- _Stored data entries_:
::::

### src/rtl/tone_envelope.sv
// ADSR amplitude envelope: scales the note's half-period duty by an envelope level
// so notes fade in and out instead of clicking on and off.
module tone_envelope #(
   parameter int BW           = 24,
   parameter int LW           = 8,
   parameter int TICK_DIV     = 2400,
   parameter int ATTACK_STEP  = 8,
   parameter int DECAY_STEP   = 2,
   parameter int SUSTAIN_LVL  = 160,
   parameter int RELEASE_STEP = 4
) (
   input  logic          clk_i,
   input  logic          rst_n_i,
   input  logic          gate_i,
   input  logic          trig_i,
   input  logic [BW-1:0] period_i,
   output logic [BW-1:0] dutyCycle_o,
   output logic [LW-1:0] level_o,
   output logic [2:0]    state_o,
   output logic          busy_o
);

   // state   | meaning
   // IDLE    | silent, prescaler held at 0
   // ATTACK  | level rises by ATTACK_STEP per tick up to full scale
   // DECAY   | level falls by DECAY_STEP per tick down to SUSTAIN_LVL
   // SUSTAIN | level held while gate is high
   // RELEASE | level falls by RELEASE_STEP per tick down to 0
   localparam logic [2:0] S_IDLE    = 3'd0;
   localparam logic [2:0] S_ATTACK  = 3'd1;
   localparam logic [2:0] S_DECAY   = 3'd2;
   localparam logic [2:0] S_SUSTAIN = 3'd3;
   localparam logic [2:0] S_RELEASE = 3'd4;

   localparam int          PW        = (TICK_DIV > 1) ? $clog2(TICK_DIV) : 1;
   localparam logic [PW-1:0] TICK_LAST = PW'(TICK_DIV - 1);
   localparam logic [LW:0] MAX_W     = {1'b0, {LW{1'b1}}};
   localparam logic [LW:0] ATK_W     = (LW+1)'(ATTACK_STEP);
   localparam logic [LW:0] DEC_W     = (LW+1)'(DECAY_STEP);
   localparam logic [LW:0] SUS_W     = (LW+1)'(SUSTAIN_LVL);
   localparam logic [LW:0] REL_W     = (LW+1)'(RELEASE_STEP);

   logic [2:0]    state_q, state_d;
   logic [LW-1:0] level_q, level_d;
   logic [PW-1:0] presc_q, presc_d;
   logic [BW-1:0] duty_q, duty_d;

   logic          tick;
   logic          accept;
   logic [LW:0]   atk_sum;
   logic [LW:0]   dec_diff;
   logic [LW:0]   rel_diff;
   logic [BW+LW-1:0] prod;

   assign tick     = (state_q != S_IDLE) && (presc_q == TICK_LAST);
   assign accept   = trig_i & gate_i;
   assign atk_sum  = {1'b0, level_q} + ATK_W;
   assign dec_diff = {1'b0, level_q} - DEC_W;
   assign rel_diff = {1'b0, level_q} - REL_W;
   assign prod     = (BW+LW)'(period_i >> 1) * (BW+LW)'(level_q);

   always_comb begin
      state_d = state_q;
      level_d = level_q;
      presc_d = presc_q;
      duty_d  = BW'(prod >> LW);

      if (state_q == S_IDLE || tick) begin
         presc_d = '0;
      end else begin
         presc_d = presc_q + 1'b1;
      end

      // Retrigger keeps the current level so a legato note does not click.
      if (accept) begin
         state_d = S_ATTACK;
         presc_d = '0;
      end else if (!gate_i && (state_q == S_ATTACK || state_q == S_DECAY ||
                               state_q == S_SUSTAIN)) begin
         state_d = S_RELEASE;
      end else if (tick) begin
         case (state_q)
            S_ATTACK: begin
               if (atk_sum >= MAX_W) begin
                  level_d = LW'(MAX_W);
                  state_d = S_DECAY;
               end else begin
                  level_d = LW'(atk_sum);
               end
            end
            S_DECAY: begin
               // The borrow bit flags an underflow, which also saturates.
               if (dec_diff[LW] || dec_diff <= SUS_W) begin
                  level_d = LW'(SUS_W);
                  state_d = S_SUSTAIN;
               end else begin
                  level_d = LW'(dec_diff);
               end
            end
            S_RELEASE: begin
               if (rel_diff[LW] || rel_diff == '0) begin
                  level_d = '0;
                  state_d = S_IDLE;
               end else begin
                  level_d = LW'(rel_diff);
               end
            end
            default: ;
         endcase
      end
   end

   always_ff @(posedge clk_i or negedge rst_n_i) begin
      if (!rst_n_i) begin
         state_q <= S_IDLE;
         level_q <= '0;
         presc_q <= '0;
         duty_q  <= '0;
      end else begin
         state_q <= state_d;
         level_q <= level_d;
         presc_q <= presc_d;
         duty_q  <= duty_d;
      end
   end

   assign dutyCycle_o = duty_q;
   assign level_o     = level_q;
   assign state_o     = state_q;
   assign busy_o      = (state_q != S_IDLE);

endmodule
### src/rtl/delay_sweep_seq.sv
// Delay sweep sequencer: steps the pulse-generator delay once per point, after a set number of shots.
// Registered outputs update on the edge that samples start/cycle_start/stop; no backpressure; optional SWEEP_REPEAT_EN.
`timescale 1ns/1ps
module delay_sweep_seq #(
    parameter int PTS_W = 16
) (
    input  logic             clk_pll,
    input  logic             reset,
    input  logic             start,
    input  logic             stop,
    input  logic             cycle_start,
    input  logic [31:0]      base_delay,
    input  logic [31:0]      delay_step,
    input  logic [PTS_W-1:0] num_points,
    input  logic [PTS_W-1:0] shots,
`ifdef SWEEP_REPEAT_EN
    input  logic             repeat_req,
`endif
    output logic [31:0]      delay_out,
    output logic [PTS_W-1:0] point_idx,
    output logic [PTS_W-1:0] shot_idx,
    output logic             busy,
    output logic             point_done,
    output logic             done,
    output logic             sweep_err
);

    typedef enum logic [1:0] {S_IDLE, S_ARM, S_RUN, S_DONE} state_t;

    localparam logic [PTS_W-1:0] ONE = {{(PTS_W-1){1'b0}}, 1'b1};

    state_t            r_state;
    state_t            w_next;
    logic [31:0]       r_base;
    logic [31:0]       r_step;
    logic [31:0]       r_delay;
    logic [PTS_W-1:0]  r_num_points;
    logic [PTS_W-1:0]  r_shots;
    logic [PTS_W-1:0]  r_point_idx;
    logic [PTS_W-1:0]  r_shot_idx;
    logic              r_point_done;
    logic              r_done;
    logic              r_err;

    logic              w_load;
    logic              w_err_set;
    logic              w_arm_go;
    logic              w_shot_inc;
    logic              w_pt_adv;
    logic              w_pt_last;
    logic              w_rpt;
    logic              w_last_shot;
    logic              w_last_point;
    logic              w_bad_params;
    logic [32:0]       w_sum;

`ifdef SWEEP_REPEAT_EN
    assign w_rpt = repeat_req;
`else
    assign w_rpt = 1'b0;
`endif

    assign w_sum        = {1'b0, r_delay} + {1'b0, r_step};
    assign w_last_shot  = (r_shot_idx == r_shots - ONE);
    assign w_last_point = (r_point_idx == r_num_points - ONE);
    assign w_bad_params = (num_points == '0) || (shots == '0);

    always_ff @(posedge clk_pll or negedge reset) begin
        if (!reset) begin
            r_state <= S_IDLE;
        end else begin
            r_state <= w_next;
        end
    end

    // stop outranks everything, including a simultaneous start or point completion
    always_comb begin
        w_next     = r_state;
        w_load     = 1'b0;
        w_err_set  = 1'b0;
        w_arm_go   = 1'b0;
        w_shot_inc = 1'b0;
        w_pt_adv   = 1'b0;
        w_pt_last  = 1'b0;
        if (stop) begin
            w_next = S_IDLE;
        end else begin
            case (r_state)
                S_IDLE: begin
                    if (start) begin
                        if (w_bad_params) begin
                            w_err_set = 1'b1;
                        end else begin
                            w_load = 1'b1;
                            w_next = S_ARM;
                        end
                    end
                end
                S_ARM: begin
                    if (cycle_start) begin
                        w_arm_go = 1'b1;
                        w_next   = S_RUN;
                    end
                end
                S_RUN: begin
                    if (cycle_start) begin
                        if (!w_last_shot) begin
                            w_shot_inc = 1'b1;
                        end else if (!w_last_point) begin
                            w_pt_adv = 1'b1;
                        end else begin
                            w_pt_last = 1'b1;
                            w_next    = w_rpt ? S_RUN : S_DONE;
                        end
                    end
                end
                S_DONE: begin
                    w_next = S_IDLE;
                end
                default: begin
                    w_next = S_IDLE;
                end
            endcase
        end
    end

    always_ff @(posedge clk_pll or negedge reset) begin
        if (!reset) begin
            r_base       <= '0;
            r_step       <= '0;
            r_delay      <= '0;
            r_num_points <= '0;
            r_shots      <= '0;
            r_point_idx  <= '0;
            r_shot_idx   <= '0;
            r_point_done <= 1'b0;
            r_done       <= 1'b0;
            r_err        <= 1'b0;
        end else begin
            r_point_done <= 1'b0;
            r_done       <= 1'b0;
            if (w_err_set) begin
                r_err <= 1'b1;
            end
            if (w_load) begin
                r_base       <= base_delay;
                r_step       <= delay_step;
                r_num_points <= num_points;
                r_shots      <= shots;
                r_delay      <= base_delay;
                r_point_idx  <= '0;
                r_shot_idx   <= '0;
                r_err        <= 1'b0;
            end
            if (w_arm_go) begin
                r_shot_idx <= '0;
            end
            if (w_shot_inc) begin
                r_shot_idx <= r_shot_idx + ONE;
            end
            // delay moves on the completing edge so it settles before the next counter-0
            if (w_pt_adv) begin
                r_point_done <= 1'b1;
                r_shot_idx   <= '0;
                r_point_idx  <= r_point_idx + ONE;
                if (w_sum[32]) begin
                    r_delay <= 32'hFFFF_FFFF;
                    r_err   <= 1'b1;
                end else begin
                    r_delay <= w_sum[31:0];
                end
            end
            if (w_pt_last) begin
                r_point_done <= 1'b1;
                r_done       <= 1'b1;
                r_shot_idx   <= '0;
                if (w_rpt) begin
                    r_delay     <= r_base;
                    r_point_idx <= '0;
                end
            end
        end
    end

    assign delay_out  = r_delay;
    assign point_idx  = r_point_idx;
    assign shot_idx   = r_shot_idx;
    assign busy       = (r_state == S_ARM) || (r_state == S_RUN);
    assign point_done = r_point_done;
    assign done       = r_done;
    assign sweep_err  = r_err;

endmodule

::::

- _WHAT THE EXERCISE ASKS_: Using the data above, extract exactly the lines from the one that holds "output logic [LW-1:0]" to the one that holds "localparam logic [2:0] S_DECAY", both ends included, and no others.

- _WRITTEN ANSWER_:
   output logic [LW-1:0] level_o,
   output logic [2:0]    state_o,
   output logic          busy_o
);

   // state   | meaning
   // IDLE    | silent, prescaler held at 0
   // ATTACK  | level rises by ATTACK_STEP per tick up to full scale
   // DECAY   | level falls by DECAY_STEP per tick down to SUSTAIN_LVL
   // SUSTAIN | level held while gate is high
   // RELEASE | level falls by RELEASE_STEP per tick down to 0
   localparam logic [2:0] S_IDLE    = 3'd0;
   localparam logic [2:0] S_ATTACK  = 3'd1;
   localparam logic [2:0] S_DECAY   = 3'd2;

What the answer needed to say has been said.